▶ Work instructions
Scan the material below and copy every line holding the word "reset".

▶ Data provided

[config.mk]
export PLATFORM = sky130hd
export DESIGN_NAME = jtag_trace_engine
export DESIGN_NICKNAME = d
export VERILOG_FILES = /design/src/rtl/jtag_trace_engine.sv
export SDC_FILE = /design/constraint.sdc
export NUM_CORES = 1
export LEC_CHECK = 0
export ABC_AREA = 1
export CAP_MARGIN = 20
export CORE_MARGIN = 2
export CORE_UTILIZATION = 26
export DETAILED_ROUTE_END_ITERATION = 12
export GPL_TIMING_DRIVEN = 0
export PLACE_DENSITY_LB_ADDON = 0.2
export SETUP_SLACK_MARGIN = 0.3
export SLEW_MARGIN = 20
export SYNTH_ARGS = -nofsm -noshare
export SYNTH_HDL_FRONTEND = slang
export SYNTH_SLANG_ARGS = --single-unit
[constraint.sdc]
create_clock -name clk -period 4.66 [get_ports clk]
set_input_delay 0.932 -clock clk [delete_from_list [all_inputs] [get_ports clk]]
set_output_delay 0.932 -clock clk [all_outputs]
set_load 0.01 [all_outputs]
[src/rtl/jtag_trace_engine.sv]
// PC-sample trace engine: optional table lookup (index out) or raw pass-through,
// consecutive-duplicate suppression, and a show-ahead FIFO drained over rts/cts.
`timescale 1ns/1ps
module jtag_trace_engine #(
  parameter int DATA_W      = 16,
  parameter int TABLE_DEPTH = 64,
  parameter int FIFO_DEPTH  = 16,
  parameter int DEDUP       = 1
) (
  input  logic              clk,
  input  logic              reset,
  input  logic [1:0]        mode,
  input  logic              load_valid,
  input  logic [DATA_W-1:0] load_data,
  input  logic              sample_valid,
  input  logic [DATA_W-1:0] sample_data,
  output logic              sample_ready,
  output logic [DATA_W-1:0] data_out,
  output logic              rts,
  input  logic              cts,
  output logic              overflow,
  output logic              load_overflow,
  output logic [15:0]       miss_count
);

  localparam int ADDR_W = $clog2(TABLE_DEPTH);
  localparam int FPTR_W = $clog2(FIFO_DEPTH);
  localparam logic [ADDR_W:0] TBL_FULL = (ADDR_W+1)'(TABLE_DEPTH);
  localparam logic [ADDR_W:0] CNT_ONE  = (ADDR_W+1)'(1);
  localparam logic [FPTR_W:0] PTR_ONE  = (FPTR_W+1)'(1);
  localparam logic [FPTR_W:0] PTR_MSB  = {1'b1, {FPTR_W{1'b0}}};

  typedef enum logic [1:0] {
    ST_IDLE   = 2'd0,
    ST_SEARCH = 2'd1,
    ST_EMIT   = 2'd2
  } state_e;

  state_e              state_q, state_d;
  logic [1:0]          mode_q;
  logic [ADDR_W:0]     tbl_cnt_q;
  logic [ADDR_W-1:0]   idx_q, idx_d;
  logic [DATA_W-1:0]   cand_q, cand_d;
  logic [DATA_W-1:0]   res_q, res_d;
  logic [DATA_W-1:0]   hist_q, hist_d;
  logic                hist_valid_q, hist_valid_d;
  logic [15:0]         miss_q, miss_d;
  logic                ovf_q, ovf_d;
  logic                lovf_q, lovf_d;
  logic [FPTR_W:0]     wr_ptr_q, wr_ptr_d;
  logic [FPTR_W:0]     rd_ptr_q, rd_ptr_d;
  logic [DATA_W-1:0]   dout_q, dout_d;

  logic [DATA_W-1:0]   tbl_mem  [TABLE_DEPTH];
  logic [DATA_W-1:0]   fifo_mem [FIFO_DEPTH];

  logic                tbl_full_s, tbl_we_s, sample_ready_s;
  logic                miss_inc_s, emit_s, dup_s, push_s, push_ok_s, pop_s;
  logic                full_s, empty_s;
  logic [FPTR_W:0]     count_s;
  logic [FPTR_W:0]     rd_next_s;

  assign tbl_full_s     = (tbl_cnt_q == TBL_FULL);
  assign tbl_we_s       = (mode_q == 2'd1) && load_valid && !tbl_full_s;
  assign sample_ready_s = (state_q == ST_IDLE) && mode_q[1];

  assign empty_s   = (wr_ptr_q == rd_ptr_q);
  assign full_s    = ((wr_ptr_q ^ rd_ptr_q) == PTR_MSB);
  assign count_s   = wr_ptr_q - rd_ptr_q;
  assign rd_next_s = rd_ptr_q + PTR_ONE;
  assign pop_s     = !empty_s && cts;

  // Sample FSM: accept, linear table search, then one emit cycle.
  always_comb begin
    state_d    = state_q;
    idx_d      = idx_q;
    cand_d     = cand_q;
    res_d      = res_q;
    miss_inc_s = 1'b0;
    emit_s     = 1'b0;
    case (state_q)
      ST_IDLE: begin
        if (sample_valid && sample_ready_s) begin
          cand_d = sample_data;
          if (mode_q == 2'd3) begin
            res_d   = sample_data;
            state_d = ST_EMIT;
          end else if (tbl_cnt_q == {(ADDR_W+1){1'b0}}) begin
            miss_inc_s = 1'b1;
          end else begin
            idx_d   = {ADDR_W{1'b0}};
            state_d = ST_SEARCH;
          end
        end else begin
          state_d = ST_IDLE;
        end
      end
      ST_SEARCH: begin
        if (tbl_mem[idx_q] == cand_q) begin
          res_d   = {{(DATA_W-ADDR_W){1'b0}}, idx_q};
          state_d = ST_EMIT;
        end else if ({1'b0, idx_q} == (tbl_cnt_q - CNT_ONE)) begin
          miss_inc_s = 1'b1;
          state_d    = ST_IDLE;
        end else begin
          idx_d = idx_q + {{(ADDR_W-1){1'b0}}, 1'b1};
        end
      end
      ST_EMIT: begin
        emit_s  = 1'b1;
        state_d = ST_IDLE;
      end
      default: begin
        state_d = ST_IDLE;
      end
    endcase
  end

  // Dedup, FIFO pointer update, sticky flags and show-ahead head register.
  always_comb begin
    dup_s        = (DEDUP != 0) && hist_valid_q && (res_q == hist_q);
    push_s       = emit_s && !dup_s;
    push_ok_s    = push_s && (!full_s || pop_s);
    hist_d       = hist_q;
    hist_valid_d = hist_valid_q;
    wr_ptr_d     = wr_ptr_q;
    rd_ptr_d     = rd_ptr_q;
    dout_d       = dout_q;
    ovf_d        = ovf_q | (push_s && full_s && !pop_s);
    lovf_d       = lovf_q | ((mode_q == 2'd1) && load_valid && tbl_full_s);
    if (push_s) begin
      hist_d       = res_q;
      hist_valid_d = 1'b1;
    end else begin
      hist_d = hist_q;
    end
    if (push_ok_s) begin
      wr_ptr_d = wr_ptr_q + PTR_ONE;
    end else begin
      wr_ptr_d = wr_ptr_q;
    end
    // The head register must track the entry that becomes the head on this edge.
    if (pop_s) begin
      rd_ptr_d = rd_next_s;
      if (count_s > PTR_ONE) begin
        dout_d = fifo_mem[rd_next_s[FPTR_W-1:0]];
      end else if (push_ok_s) begin
        dout_d = res_q;
      end else begin
        dout_d = dout_q;
      end
    end else if (empty_s && push_ok_s) begin
      dout_d = res_q;
    end else begin
      dout_d = dout_q;
    end
    if (miss_inc_s && (miss_q != 16'hFFFF)) begin
      miss_d = miss_q + 16'd1;
    end else begin
      miss_d = miss_q;
    end
  end

  // Main state registers; reset discards any in-flight sample.
  always_ff @(posedge clk) begin
    if (reset) begin
      mode_q       <= mode;
      state_q      <= ST_IDLE;
      idx_q        <= {ADDR_W{1'b0}};
      cand_q       <= {DATA_W{1'b0}};
      res_q        <= {DATA_W{1'b0}};
      hist_q       <= {DATA_W{1'b0}};
      hist_valid_q <= 1'b0;
      miss_q       <= 16'd0;
      ovf_q        <= 1'b0;
      lovf_q       <= 1'b0;
      wr_ptr_q     <= {(FPTR_W+1){1'b0}};
      rd_ptr_q     <= {(FPTR_W+1){1'b0}};
      dout_q       <= {DATA_W{1'b0}};
    end else begin
      state_q      <= state_d;
      idx_q        <= idx_d;
      cand_q       <= cand_d;
      res_q        <= res_d;
      hist_q       <= hist_d;
      hist_valid_q <= hist_valid_d;
      miss_q       <= miss_d;
      ovf_q        <= ovf_d;
      lovf_q       <= lovf_d;
      wr_ptr_q     <= wr_ptr_d;
      rd_ptr_q     <= rd_ptr_d;
      dout_q       <= dout_d;
    end
  end

  // Table fill pointer survives resets unless reset is taken in program mode.
  always_ff @(posedge clk) begin
    if (reset) begin
      if (mode == 2'd1) begin
        tbl_cnt_q <= {(ADDR_W+1){1'b0}};
      end else begin
        tbl_cnt_q <= tbl_cnt_q;
      end
    end else if (tbl_we_s) begin
      tbl_cnt_q <= tbl_cnt_q + CNT_ONE;
    end else begin
      tbl_cnt_q <= tbl_cnt_q;
    end
  end

  // Storage arrays (no reset on contents).
  always_ff @(posedge clk) begin
    if (!reset && tbl_we_s) begin
      tbl_mem[tbl_cnt_q[ADDR_W-1:0]] <= load_data;
    end
    if (!reset && push_ok_s) begin
      fifo_mem[wr_ptr_q[FPTR_W-1:0]] <= res_q;
    end
  end

  assign sample_ready  = sample_ready_s;
  assign data_out      = dout_q;
  assign rts           = !empty_s;
  assign overflow      = ovf_q;
  assign load_overflow = lovf_q;
  assign miss_count    = miss_q;

endmodule

==> impl_metrics.json <==
{
  "gr-usage-all-layers_pct": 21.19,
  "core_area_mm2": 0.2193,
  "rsz0062_at_grt": "no",
  "yosys_warnings": 0,
  "fin_skew_ps": 30.80,
  "yosysUniqueCellTypes": 46,
  "die_x_um": 473.2,
  "drt_iter0_markers": 5351,
  "finalInstanceArea_mm2": 0.06953,
  "use_met3_pct": 3.769,
  "grt_overflow": 0,
  "io_pins": 75,
  "worst-path-buf-inv": 8,
  "hold_viol_final": 0,
  "crit_fanout": 10,
  "synth_edf_count": 1289,
  "ys_seq_elements": 1396,
  "design_power_total_uw": 29010,
  "setup_violations": 0,
  "maxSlewHeadroom_pct": 20.22,
  "die-height_um": 473.2,
  "wl_per_cell_um": 28.96,
  "async_flop_share_pct": 0,
  "grt_max_degree": 65,
  "critPathCaptureType": "flip-flop",
  "synthCells": 4976,
  "r2r_slack_ps": 320,
  "yosysTopAreaCell": "edfxtp_1",
  "antenna_found_initial": 3,
  "ant_nets": 0,
  "avgSynthCellArea_um2": 11.50,
  "port_buffers": 74,
  "postLayoutSetupSlackWorst_ps": 324.3,
  "layout.nets": 5431,
  "status": "complete, no violations",
  "dr.pass1.iters": 6,
  "netlist_top_cells_area": "edfxtp_1, nand2_1, nand3_1",
  "place_area_mm2": 0.06448,
  "via_per_inst": 5.042,
  "period_needed_ps": 4336,
  "place.gp.congestion": 0.8371,
  "synth_top_area_share_pct": 67.62,
  "p_per_area_mw_per_mm2": 417.2,
  "nFillCells": 21970,
  "crit_path_top_delay_cell": "clkbuf_1",
  "use_met1_pct": 29.20,
  "min_path_type": "in2reg",
  "cts_tree": "yes",
  "path_delay_family": "buffers and inverters",
  "vdd_ir_drop_max_v": 0.0003042,
  "syn_to_final_growth_pct": 21.48,
  "busiest_layer": "met2",
  "yosysSeqAreaShare_pct": 71.36,
  "syn_nets": 5029,
  "grtUsageMet2_pct": 33.22,
  "cts_made_buffers": 154,
  "cts_hold_buf": 0,
  "synth_common_cells": "nand2_1, edfxtp_1, nand3_1, nor2_1, o21ai_0",
  "num_vias": 42230,
  "cts.htree.levels": 4,
  "drt_drc_violations_left": 0,
  "cp-start-kind": "flip-flop",
  "drt_wl_total_um": 242500,
  "cts_num_sinks": 1396,
  "initial_core_util_pct": 26.10,
  "grt_pass1_vias": 39320,
  "critPathKind": "reg2reg",
  "arrival_ps": 4860,
  "netlist_area_mm2": 0.05724,
  "worst_pin_slew_ps": 1195,
  "clkLatencyLatePin_ps": 830,
  "dp_hpwl_um": 168700,
  "drive_above_1_share_pct": 12.45,
  "p_leak_uw": 0.02422,
  "cpMostUsedCell": "buf_4",
  "max_freq_mhz": 230.6,
  "synth_flop_cell": "edfxtp_1",
  "clock_tree.root_cell": "clkbuf_16",
  "pre_cts_slack_ps": -1115,
  "drv_cap": 0,
  "timing.final.crit_share_pct": 93.04,
  "slew_violations": 0,
  "clk_pin_slew_worst_paths_ps": 60,
  "grt_pass1_wl_um": 330000,
  "path_cells": "clkbuf_1, inv_1, ha_1, nand2_1, nor2_1, inv_1, nor2_1, nor2_2, nand4_1, buf_4, buf_4, nor4_2, buf_4, buf_2, buf_2",
  "critPathRequiredTime_ps": 5180,
  "cts_buffer_depth": 3,
  "worst_path_largest_cell_delay_ps": 520,
  "dieArea_mm2": 0.2239,
  "yosysMostFrequentCell": "nand2_1",
  "rows": 172
}
final timing paths:
check / start / depth (start not counted) / to
min: load_data[13] / 1 / tbl_mem[0][13]
max: tbl_cnt_q[0] / 15 / tbl_mem[51][7]
max reg2reg: tbl_cnt_q[0] / 15 / tbl_mem[51][7]
min reg2reg: cand_q[0] / 2 / cand_q[0]
area by class of cell:
class                   instances  area (um2)  area share, %
multi-input cells            3164       14870          21.38
clock inverters                55       431.7         0.6208
inverters                     116       441.7         0.6352
repair buffers                246        3430          4.932
well taps                    2871        3592          5.166
plain buffers                 300        1610          2.316
diodes                          2       5.005       0.007198
flip-flops and latches       1396       40850          58.75
clock buffers                 225        4304          6.190
cell usage in the layout (no fill, tap or decap), types with 25 or more instances in the layout:
cell type / synthesis / layout
mux2i_1: 32 / 32
nand3_1: 926 / 926
o32ai_1: 32 / 32
nand2_1: 1476 / 1476
buf_16: 0 / 45
clkdlybuf4s50_1: 0 / 58
buf_4: 32 / 109
o21ai_0: 168 / 167
clkinv_1: 5 / 25
nor2_4: 0 / 52
buf_2: 136 / 141
clkbuf_1: 87 / 136
inv_1: 107 / 107
buf_12: 0 / 34
a21oi_1: 63 / 63
edfxtp_1: 1289 / 1289
o221ai_1: 32 / 32
dfxtp_1: 107 / 106
clkbuf_16: 0 / 157
nor2_1: 296 / 230
buf_6: 23 / 44
layer usage:
metal  up-vias  part of all wire (%)
li1      18440                     -
met1     21380                    43
met2      2024                    45
met3       381                   7.8
met4         0                   3.8
met5         -                     0
power breakdown:
group	switching, uW	total, uW	internal [uW]
logic	2300	3200	900
clock network	5310	11900	6550
registers	157	13900	13800
total	7770	29000	21200
metrics by stage:
stage / hold WS (ps) / TNS [ps] / util [%] / instances
floorplan: 436.3 / 0 / - / 4976
global placement: 462.5 / -2594250 / 28.08 / 7921
detailed placement: 461.6 / -383720 / 29.40 / 8065
CTS: 354.0 / 0 / 31.70 / 8373
global route: 383.3 / 0 / 31.71 / 8373
finish: 387.6 / 0 / 31.71 / 8375
kinds of logic (layout without fill, tap and decap cells):
kind of cell               count (synthesis)  in the layout  synth area share [%]
and+or+nand+nor                         2764           2764                 20.40
DFF                                     1396           1396                 71.36
buffers and inverters                    416            942                 3.565
AOI/OAI and AO/OA                        331            331                 3.438
muxes                                     32             32                0.5596
xor gates and xnor gates                  23             23                0.3519
adders and majority gates                 14             14                0.3191
other                                      0              2                     0
flip-flops by register name, summed over array words and instances, names as in the netlist, 2 cells and up, named ones only:
signal      cells
tbl_mem      1024
fifo_mem      256
cand_q         16
data_out       16
hist_q         16
miss_count     16
res_q          16
tbl_cnt_q       7
idx_q           6
rd_ptr_q        5
wr_ptr_q        5
mode_q          2
state_q         2
worst reg2reg max path, cell delays in order, from the launching register on:
cell,delay (ps)
edfxtp_1,360
clkbuf_1,520
inv_1,350
ha_1,330
nand2_1,90
nor2_1,60
inv_1,150
nor2_1,80
nor2_2,430
nand4_1,160
buf_4,200
buf_4,170
nor4_2,400
buf_4,270
buf_2,240
buf_2,260
repair_timing:
item	in CTS	in global routing
resized for setup	7	12
endpoints found under the setup margin	517	27
buffers inserted	28	0
pin swaps	11	0
No activity file was read; power rests on OpenSTA's default activity.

▶ Answer section
  input  logic              reset,
  // Main state registers; reset discards any in-flight sample.
    if (reset) begin
  // Table fill pointer survives resets unless reset is taken in program mode.
    if (reset) begin
  // Storage arrays (no reset on contents).
    if (!reset && tbl_we_s) begin
    if (!reset && push_ok_s) begin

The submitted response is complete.